Just some things that may help?
The two big cables on the BIM should be one to the chassis battery and one to the coach battery.
If the RV has set overnight or so and both batteries are stable, one is likely to read a bit different than the other. That would tell us that the BIM is not connecting the two. But if we start the RV engine, then they should connect and read the same. If somebody revs the engine, then both should go high or lower as the rev speeds up or slows! That tells us the BIM is working right and connected them!
If you have some things like lights running in the RV, you may see the coach battery reading a little lower than chassis side. If you put the meter on the chassis side, you often see it 's voltage drop way down while the engine is cranking and drawing power, but just almost instantly as the engine begins to run, that power comes right back up.
What we read is called "surface charge" on batteries. That means it is not a true reading of the chemicals all down through ALL the battery, just what is happening right at the surface!
sometimes compared to looking in the hole in a barrel of water while we add black ink to the barrel? If we look right as we put the ink in, we may think the water is really full of ink as it looks really black. But if we let the ink settle for an hour and come back, we may not see any black at all as the "surface charge" has spread out all around the barrel!
The point is that batteries are a slow chemical process and it takes 6-8 hours to get a really flat battery back to fully charged and it also takes hours for it to become stable, so that we can read the true charge all through the battery.
When we read 14 volts we can say for sure the battery has been being charged recently because the chemicals will not hold more than 12.8 on the best lead acid battery. Anything higher is just the remains of the charge voltage!
On to the relay and stabilizer items?
We can use the wire ID chart herein two different ways!
https://www.winnebago.com/Files/File...ical_guide.pdf
If we look at the small wires on the center relay and find an ID, we can bring up the chart, hit Ctrl and F at the same time to bring a drop down place to input search terms like the wire ID.

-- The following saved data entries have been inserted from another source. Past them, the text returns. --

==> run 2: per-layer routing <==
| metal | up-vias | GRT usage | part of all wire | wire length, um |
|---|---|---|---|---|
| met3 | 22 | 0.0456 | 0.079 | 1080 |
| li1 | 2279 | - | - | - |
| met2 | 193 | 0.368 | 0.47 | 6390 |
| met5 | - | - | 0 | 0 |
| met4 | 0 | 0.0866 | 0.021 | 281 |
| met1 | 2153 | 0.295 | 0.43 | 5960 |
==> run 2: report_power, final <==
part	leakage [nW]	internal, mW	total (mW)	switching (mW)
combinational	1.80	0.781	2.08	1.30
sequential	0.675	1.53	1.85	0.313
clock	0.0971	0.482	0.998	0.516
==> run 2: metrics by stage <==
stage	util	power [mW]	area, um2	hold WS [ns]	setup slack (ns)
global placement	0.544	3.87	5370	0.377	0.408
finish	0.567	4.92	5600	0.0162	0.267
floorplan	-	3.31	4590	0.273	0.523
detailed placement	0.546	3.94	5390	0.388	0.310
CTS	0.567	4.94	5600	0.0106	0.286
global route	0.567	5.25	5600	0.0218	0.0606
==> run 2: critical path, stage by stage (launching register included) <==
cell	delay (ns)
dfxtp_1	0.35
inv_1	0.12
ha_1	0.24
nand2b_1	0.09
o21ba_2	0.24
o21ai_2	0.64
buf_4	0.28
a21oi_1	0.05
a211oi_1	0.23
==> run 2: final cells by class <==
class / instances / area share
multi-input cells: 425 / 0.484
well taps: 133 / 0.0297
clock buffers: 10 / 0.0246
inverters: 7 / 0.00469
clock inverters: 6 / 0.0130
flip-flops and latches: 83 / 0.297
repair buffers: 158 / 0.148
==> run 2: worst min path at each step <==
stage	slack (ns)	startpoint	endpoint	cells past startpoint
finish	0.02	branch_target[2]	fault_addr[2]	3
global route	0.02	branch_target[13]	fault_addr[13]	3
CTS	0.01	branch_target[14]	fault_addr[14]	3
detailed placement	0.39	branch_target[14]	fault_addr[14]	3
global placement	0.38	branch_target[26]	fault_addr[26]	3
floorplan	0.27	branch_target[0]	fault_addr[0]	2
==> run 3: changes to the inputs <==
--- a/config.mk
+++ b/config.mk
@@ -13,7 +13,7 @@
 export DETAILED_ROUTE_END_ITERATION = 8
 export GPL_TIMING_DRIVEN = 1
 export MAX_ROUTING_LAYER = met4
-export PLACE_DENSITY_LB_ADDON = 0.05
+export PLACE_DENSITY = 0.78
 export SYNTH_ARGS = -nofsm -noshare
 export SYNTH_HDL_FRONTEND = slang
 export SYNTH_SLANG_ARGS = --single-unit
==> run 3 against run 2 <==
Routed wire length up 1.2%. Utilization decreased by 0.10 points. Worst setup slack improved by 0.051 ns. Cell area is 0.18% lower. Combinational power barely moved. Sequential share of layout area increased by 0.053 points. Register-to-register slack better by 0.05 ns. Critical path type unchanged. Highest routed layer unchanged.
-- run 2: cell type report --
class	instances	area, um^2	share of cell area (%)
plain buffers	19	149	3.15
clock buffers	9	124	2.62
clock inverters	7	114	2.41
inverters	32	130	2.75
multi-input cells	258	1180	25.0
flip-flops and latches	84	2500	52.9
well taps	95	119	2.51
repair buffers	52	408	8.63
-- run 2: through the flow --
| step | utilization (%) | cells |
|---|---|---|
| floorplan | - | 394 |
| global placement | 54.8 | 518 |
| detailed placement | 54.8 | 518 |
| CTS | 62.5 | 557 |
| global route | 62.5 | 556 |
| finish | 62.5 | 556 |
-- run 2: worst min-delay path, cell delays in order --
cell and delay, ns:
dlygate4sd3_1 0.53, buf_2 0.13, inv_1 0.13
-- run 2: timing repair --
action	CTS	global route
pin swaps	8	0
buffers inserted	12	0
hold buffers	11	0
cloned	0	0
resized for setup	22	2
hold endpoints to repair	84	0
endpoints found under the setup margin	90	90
$ cat config.mk
export PLATFORM = sky130hd
export DESIGN_NAME = rd_ptr_ctrl
export DESIGN_NICKNAME = d
export VERILOG_FILES = /design/src/rtl/rd_ptr_ctrl.sv
export SDC_FILE = /design/constraint.sdc
export NUM_CORES = 1
export LEC_CHECK = 0
export CORE_ASPECT_RATIO = 0.7
export CORE_MARGIN = 2
export CORE_UTILIZATION = 50
export CTS_CLUSTER_SIZE = 8
export DETAILED_ROUTE_END_ITERATION = 6
export DONT_BUFFER_PORTS = 1
export PLACE_DENSITY_LB_ADDON = 0.25
export SYNTH_ARGS = -nofsm -noshare
export SYNTH_HDL_FRONTEND = slang
export SYNTH_SLANG_ARGS = --single-unit
$ cat constraint.sdc
create_clock -name rd_clk -period 2 [get_ports rd_clk]
set_input_delay 0.4 -clock rd_clk [delete_from_list [all_inputs] [get_ports rd_clk]]
set_output_delay 0.4 -clock rd_clk [all_outputs]
set_load 0.1 [all_outputs]
===== src/rtl/instr_encoder_if.sv =====
// Request/response bundle for instr_encoder: field-level requests in, packed RV32I words out.
interface instr_encoder_if #(
    parameter int unsigned ADDR_W = 10
);
    logic              req_valid;
    logic              req_ready;
    logic [3:0]        req_kind;
    logic [2:0]        req_funct3;
    logic              req_alt;
    logic [4:0]        req_rd;
    logic [4:0]        req_rs1;
    logic [4:0]        req_rs2;
    logic [31:0]       req_imm;
    logic              out_valid;
    logic              out_ready;
    logic [31:0]       out_instr;
    logic [ADDR_W-1:0] out_addr;
    logic              err;

    modport master (
        output req_valid, req_kind, req_funct3, req_alt, req_rd, req_rs1, req_rs2, req_imm,
        output out_ready,
        input  req_ready, out_valid, out_instr, out_addr, err
    );

    modport slave (
        input  req_valid, req_kind, req_funct3, req_alt, req_rd, req_rs1, req_rs2, req_imm,
        input  out_ready,
        output req_ready, out_valid, out_instr, out_addr, err
    );
endinterface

Put in LR and it tells us how many places it finds LR in the list and also drops to the first in the list or we can then hit the small arrows to scroll.
OR we can do it backwards at times. If we know we want info on the stabilizer wires, we can put in a few letters like "stab" and get the list for that!
It is not a perfect system as we can put some terms in and find it listed 90-100 places, so it takes some playing to sort. But it's the best I find for some searching!
Stab get me this as a start and seems like it may tell you what wire ID you might find at the switches and alarms for the stabilizer wiring.
We get a drawing that shows that relay with one wire connected to it. But logic says one wire is not going to make anything work, so it has to have more than one where they just show us a cable going out to the RV!
A look for the ID on those small wires at the relay will tell where they should come from and go to by looking at the chart.
You may find it is something with the stabilizer jacks? Or we may be guessing wrong and it has nothing to do with them?
But if you look at the dash wires where the alarm light should be, there is likely one labeled AFM!!
See how I got there?
On the battery disconnect relay, the big battery cables from coach come in on left and the green path takes power to the safety equipment fuses on the green line. If the relay is closed, power goes through to the right and on to the generator on a big cable. There is also a smaller wire going to the rest of the coach RV fuses that the relay DOES cut off on the orange path!
I did not mark it but the control wires are in the center at top. Part of them will have to go to the wall "battery disconnect switch" in the RV!